Partidario de la legalización con control de las drogas, soy de los que piensan que su consumo no exime de su responsabilidad al individuo, siempre que éste la haya tomado de forma voluntaria y consciente, sin coacción alguna. También es verdad que en el caso de Hitler su paranoia era anterior al consumo de sustancias, está por saber si su delirio se incrementó gracias a ellas. Aunque lo que en verdad está por saber, y ha generado toneladas de papel que se incrementa cada día, es cómo tantas personas le siguieron en su macabro desvarío hasta el final sin tomarse ni una sola pastilla de Pervitin.
Desconozco cómo se trató a la legión de “adictos por la patria alemana” que sobrevivieron a la guerra, pero sería un estudio interesante. En la “Historia general de las drogas” de Escohotado, citada anteriormente, se menciona el caso de Japón.

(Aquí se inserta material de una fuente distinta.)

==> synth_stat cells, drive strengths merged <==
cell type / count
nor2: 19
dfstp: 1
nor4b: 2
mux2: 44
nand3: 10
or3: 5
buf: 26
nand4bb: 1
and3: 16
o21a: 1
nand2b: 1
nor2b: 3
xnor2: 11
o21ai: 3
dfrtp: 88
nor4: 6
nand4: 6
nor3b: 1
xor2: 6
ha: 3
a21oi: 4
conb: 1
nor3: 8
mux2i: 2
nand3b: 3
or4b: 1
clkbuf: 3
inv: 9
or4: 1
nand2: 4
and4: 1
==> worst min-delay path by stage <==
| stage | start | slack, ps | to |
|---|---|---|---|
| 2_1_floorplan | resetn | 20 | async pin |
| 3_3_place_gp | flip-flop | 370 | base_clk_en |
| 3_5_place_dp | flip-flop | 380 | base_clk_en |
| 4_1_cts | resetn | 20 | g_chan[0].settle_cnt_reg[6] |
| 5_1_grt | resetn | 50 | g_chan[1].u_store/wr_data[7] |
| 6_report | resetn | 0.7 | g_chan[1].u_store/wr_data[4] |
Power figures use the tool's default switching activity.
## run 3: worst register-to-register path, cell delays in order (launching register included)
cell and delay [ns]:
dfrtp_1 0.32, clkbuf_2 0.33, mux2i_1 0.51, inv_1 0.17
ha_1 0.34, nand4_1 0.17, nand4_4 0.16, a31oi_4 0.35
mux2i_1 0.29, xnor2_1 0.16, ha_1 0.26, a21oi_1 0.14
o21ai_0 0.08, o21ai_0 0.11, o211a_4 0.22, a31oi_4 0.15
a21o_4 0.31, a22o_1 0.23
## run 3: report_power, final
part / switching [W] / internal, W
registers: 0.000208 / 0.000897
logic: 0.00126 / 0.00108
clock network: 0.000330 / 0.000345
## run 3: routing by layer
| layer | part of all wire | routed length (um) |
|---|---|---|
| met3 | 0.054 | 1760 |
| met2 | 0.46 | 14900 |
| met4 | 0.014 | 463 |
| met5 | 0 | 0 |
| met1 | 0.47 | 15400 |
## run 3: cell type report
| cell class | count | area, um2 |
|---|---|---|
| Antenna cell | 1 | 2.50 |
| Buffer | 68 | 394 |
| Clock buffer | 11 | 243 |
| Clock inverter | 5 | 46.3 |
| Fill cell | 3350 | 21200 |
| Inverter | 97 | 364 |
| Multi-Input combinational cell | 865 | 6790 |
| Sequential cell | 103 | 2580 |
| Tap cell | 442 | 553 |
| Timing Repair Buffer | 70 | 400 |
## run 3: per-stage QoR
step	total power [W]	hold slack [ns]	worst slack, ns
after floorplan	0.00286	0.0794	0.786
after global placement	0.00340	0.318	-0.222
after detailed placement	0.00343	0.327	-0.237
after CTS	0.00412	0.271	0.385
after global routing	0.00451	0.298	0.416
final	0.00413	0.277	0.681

“En 1950, el país tiene una cifra próxima al millón de adictos delirantes, y varios millones más no tan suicidas. Tras favorecer su empleo durante el glorioso sacrificio imperial, el gobierno se ve ahora obligado a encarcelar a una media de 60.000 personas al año por tráfico ilícito. Más de la mitad de los homicidios son perpetrados por maníacos anfetamínicos, miles de personas son hospitalizadas al año con diagnóstico de esquizofrenia furiosa por esto mismo y un número indeterminado contrae lesiones cerebrales permanentes”.
Pues eso, carne de cañón abandonada que no supone más que una molestia que meter bajo la alfombra, ese es el destino del soldado que pierde una guerra. Y a veces también del que la gana.